My custom strings/ cables look good, but I lost speed and gained noise because of it


----------



## IChim2 (Aug 20, 2006)

bbaumer said:


> It's just that I haven't had a whole lot of problems with factory strings but yet it seems a lot of others have. Refer to the poll for other opinions, including more of mine.


Same here.I haven't had any trouble with the factory s/c's on any of my dartons or the truth.I've heard all the rant and rave and hype over custom strings but i've also heard/read the disapointments that some have posted.IMHO i think it's like everything else.....so and so's bow is better,so and so's sight is better etc.Been around archery for 35 years and i'll be the first to say i'm no expert on any of it but by no means am i a novice.I think a lot just want's to run with the group while others are happy with what they have.


----------



## BusterBoy (Jul 12, 2007)

Very well said IChim2. I would like to see this test also.
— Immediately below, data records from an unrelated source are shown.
**src/rtl/mux_scan_pkg.sv**
```systemverilog
// Shared types and constants for the 8:1 selector scan sequencer.
// Holds the FSM state encoding, channel geometry and the y/w integrity helper.
package mux_scan_pkg;

  localparam int CH_COUNT = 8;
  localparam int CH_IDX_W = 3;
  localparam int SETTLE_W = 4;

  typedef enum logic [1:0] {
    IDLE   = 2'd0,
    SELECT = 2'd1,
    SAMPLE = 2'd2,
    DONE   = 2'd3
  } scan_state_e;

  // A healthy selector always drives w as the complement of y.
  function automatic logic yw_fault(input logic y, input logic w);
    return (y == w);
  endfunction

endpackage

```
**src/rtl/mux_scan_next_ch.sv**
```systemverilog
// Finds the lowest enabled channel strictly above cur_idx.
// When first is set, the search starts from channel 0 inclusive.
module mux_scan_next_ch
  import mux_scan_pkg::*;
(
  input  logic [CH_COUNT-1:0] mask,
  input  logic [CH_IDX_W-1:0] cur_idx,
  input  logic                first,
  output logic [CH_IDX_W-1:0] next_idx,
  output logic                found
);

  logic [CH_COUNT-1:0] elig_s;

  // Walk from the top down so the lowest eligible channel is the last one written.
  always_comb begin
    elig_s   = '0;
    next_idx = '0;
    for (int i = CH_COUNT - 1; i >= 0; i--) begin
      elig_s[i] = mask[i] & (first | (CH_IDX_W'(i) > cur_idx));
      next_idx  = elig_s[i] ? CH_IDX_W'(i) : next_idx;
    end
    found = |elig_s;
  end

endmodule

```
**src/rtl/mux_scan_ctrl.sv**
```systemverilog
// Steps an 8:1 data selector through its enabled channels and assembles an
// 8-bit snapshot delivered over valid/ready, with change flags and y/w checking.
module mux_scan_ctrl
  import mux_scan_pkg::*;
#(
  parameter int SETTLE_CYCLES = 2
) (
  input  logic                clk,
  input  logic                rst_n,
  input  logic                start,
  input  logic                cont,
  input  logic [CH_COUNT-1:0] ch_mask,
  output logic                mux_g,
  output logic                mux_a,
  output logic                mux_b,
  output logic                mux_c,
  input  logic                mux_y,
  input  logic                mux_w,
  output logic [CH_COUNT-1:0] scan_data,
  output logic                scan_valid,
  input  logic                scan_ready,
  output logic [CH_COUNT-1:0] chg,
  output logic                busy,
  output logic                err
);

  localparam logic [SETTLE_W-1:0] SETTLE_INIT = SETTLE_W'(SETTLE_CYCLES - 1);

  scan_state_e         state_r, state_nxt_s;
  logic [CH_IDX_W-1:0] ch_r, ch_nxt_s;
  logic [CH_COUNT-1:0] mask_r, mask_nxt_s;
  logic [SETTLE_W-1:0] settle_r, settle_nxt_s;
  logic [CH_COUNT-1:0] snap_r, snap_nxt_s;
  logic [CH_COUNT-1:0] data_r, data_nxt_s;
  logic [CH_COUNT-1:0] chg_r, chg_nxt_s;
  logic [CH_COUNT-1:0] prev_r, prev_nxt_s;
  logic                valid_r, valid_nxt_s;
  logic                err_r, err_nxt_s;
  logic                busy_r, busy_nxt_s;
  logic                mux_g_r;

  logic                nc_first_s;
  logic [CH_COUNT-1:0] nc_mask_s;
  logic [CH_IDX_W-1:0] nc_idx_s;
  logic                nc_found_s;

  // Outside SAMPLE the search is for the first channel of a new scan over the live mask.
  assign nc_first_s = (state_r != SAMPLE);
  assign nc_mask_s  = nc_first_s ? ch_mask : mask_r;

  mux_scan_next_ch u_next_ch (
    .mask     (nc_mask_s),
    .cur_idx  (ch_r),
    .first    (nc_first_s),
    .next_idx (nc_idx_s),
    .found    (nc_found_s)
  );

  // Next-state and next-register values for the whole sequencer.
  always_comb begin
    state_nxt_s  = state_r;
    ch_nxt_s     = ch_r;
    mask_nxt_s   = mask_r;
    settle_nxt_s = settle_r;
    snap_nxt_s   = snap_r;
    data_nxt_s   = data_r;
    chg_nxt_s    = chg_r;
    prev_nxt_s   = prev_r;
    valid_nxt_s  = valid_r;
    err_nxt_s    = err_r;
    case (state_r)
      IDLE: begin
        if (start || cont) begin
          mask_nxt_s = ch_mask;
          snap_nxt_s = '0;
          err_nxt_s  = start ? 1'b0 : err_r;
          if (nc_found_s) begin
            state_nxt_s  = SELECT;
            ch_nxt_s     = nc_idx_s;
            settle_nxt_s = SETTLE_INIT;
          end else begin
            state_nxt_s = DONE;
            data_nxt_s  = '0;
            chg_nxt_s   = data_nxt_s ^ prev_r;
            valid_nxt_s = 1'b1;
          end
        end else begin
          state_nxt_s = IDLE;
        end
      end
      SELECT: begin
        if (settle_r == SETTLE_W'(0)) begin
          state_nxt_s = SAMPLE;
        end else begin
          settle_nxt_s = settle_r - SETTLE_W'(1);
        end
      end
      SAMPLE: begin
        snap_nxt_s[ch_r] = mux_y;
        err_nxt_s        = err_r | yw_fault(mux_y, mux_w);
        if (nc_found_s) begin
          state_nxt_s  = SELECT;
          ch_nxt_s     = nc_idx_s;
          settle_nxt_s = SETTLE_INIT;
        end else begin
          state_nxt_s = DONE;
          data_nxt_s  = snap_nxt_s;
          chg_nxt_s   = snap_nxt_s ^ prev_r;
          valid_nxt_s = 1'b1;
        end
      end
      DONE: begin
        if (valid_r && scan_ready) begin
          prev_nxt_s  = data_r;
          valid_nxt_s = 1'b0;
          if (cont && nc_found_s) begin
            state_nxt_s  = SELECT;
            mask_nxt_s   = ch_mask;
            snap_nxt_s   = '0;
            ch_nxt_s     = nc_idx_s;
            settle_nxt_s = SETTLE_INIT;
          end else begin
            state_nxt_s = IDLE;
          end
        end else begin
          state_nxt_s = DONE;
        end
      end
      default: begin
        state_nxt_s = IDLE;
        valid_nxt_s = 1'b0;
      end
    endcase
    busy_nxt_s = (state_nxt_s == SELECT) || (state_nxt_s == SAMPLE);
  end

  // State register and every externally visible output.
  always_ff @(posedge clk or negedge rst_n) begin
    if (!rst_n) begin
      state_r  <= IDLE;
      ch_r     <= '0;
      mask_r   <= '0;
      settle_r <= '0;
      snap_r   <= '0;
      data_r   <= '0;
      chg_r    <= '0;
      prev_r   <= '0;
      valid_r  <= 1'b0;
      err_r    <= 1'b0;
      busy_r   <= 1'b0;
      mux_g_r  <= 1'b1;
    end else begin
      state_r  <= state_nxt_s;
      ch_r     <= ch_nxt_s;
      mask_r   <= mask_nxt_s;
      settle_r <= settle_nxt_s;
      snap_r   <= snap_nxt_s;
      data_r   <= data_nxt_s;
      chg_r    <= chg_nxt_s;
      prev_r   <= prev_nxt_s;
      valid_r  <= valid_nxt_s;
      err_r    <= err_nxt_s;
      busy_r   <= busy_nxt_s;
      mux_g_r  <= ~busy_nxt_s;
    end
  end

  assign mux_g      = mux_g_r;
  assign mux_a      = ch_r[0];
  assign mux_b      = ch_r[1];
  assign mux_c      = ch_r[2];
  assign scan_data  = data_r;
  assign scan_valid = valid_r;
  assign chg        = chg_r;
  assign busy       = busy_r;
  assign err        = err_r;

endmodule

```
$ cat config.mk
export PLATFORM = sky130hd
export DESIGN_NAME = sync_debounce
export DESIGN_NICKNAME = d
export VERILOG_FILES = /design/src/rtl/sync_debounce.sv
export SDC_FILE = /design/constraint.sdc
export NUM_CORES = 1
export LEC_CHECK = 0
export ABC_AREA = 0
export CELL_PAD_IN_SITES_DETAIL_PLACEMENT = 2
export CELL_PAD_IN_SITES_GLOBAL_PLACEMENT = 2
export CORE_UTILIZATION = 34
export CTS_BUF_LIST = sky130_fd_sc_hd__clkbuf_8 sky130_fd_sc_hd__clkbuf_16
export CTS_CLUSTER_SIZE = 30
export DETAILED_ROUTE_END_ITERATION = 6
export PLACE_DENSITY = 0.83
export SYNTH_ARGS = -nofsm -noshare
export SYNTH_HDL_FRONTEND = slang
export SYNTH_SLANG_ARGS = --single-unit
$ cat constraint.sdc
create_clock -name CLK -period 1.9 [get_ports CLK]
set_input_delay 0.57 -clock CLK [delete_from_list [all_inputs] [get_ports CLK]]
set_output_delay 0.57 -clock CLK [all_outputs]
set_load 0.03 [all_outputs]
If aftermarket strings are so much better, and can be quite costly, I'd at least like to know which ones are the best and why.


----------



## leblanc822 (Feb 18, 2004)

*Custom Claims*

I think a string test would be wonderful!, some-or their lackeys- are claiming some pretty amazing things. Seperate the fact from the fiction and silence some of the cult like teeny boppers here. This site is about getting things done the right way and helping members make an informed decision. There are so many claims by various string makers that the average individual has no chance of making the right decision-end it once and for all...do a side by side test of various makers product(bought sample, not provided)!


----------



## et1673 (Jun 26, 2007)

*.02 cents worth*

I had three sets of factory s/c's on my razortec before I purchased a set of Winners Choice. I had three because I thought I never had a problem with them untill I tried something else. The winners choice pretty much shot the same from day one till now where the factory like said before took time to break in. Peep rotation is always good and it appears to be holding up much better. I wasn't a believer till I tried.:darkbeer:


----------



## CTA (Apr 13, 2006)

I'm sure some people do want to keep up with their e-buddies on AT. Myself, I just wasn't happy with the strings on my stock bow. It's pretty simple. More shooting, and less time in the press. 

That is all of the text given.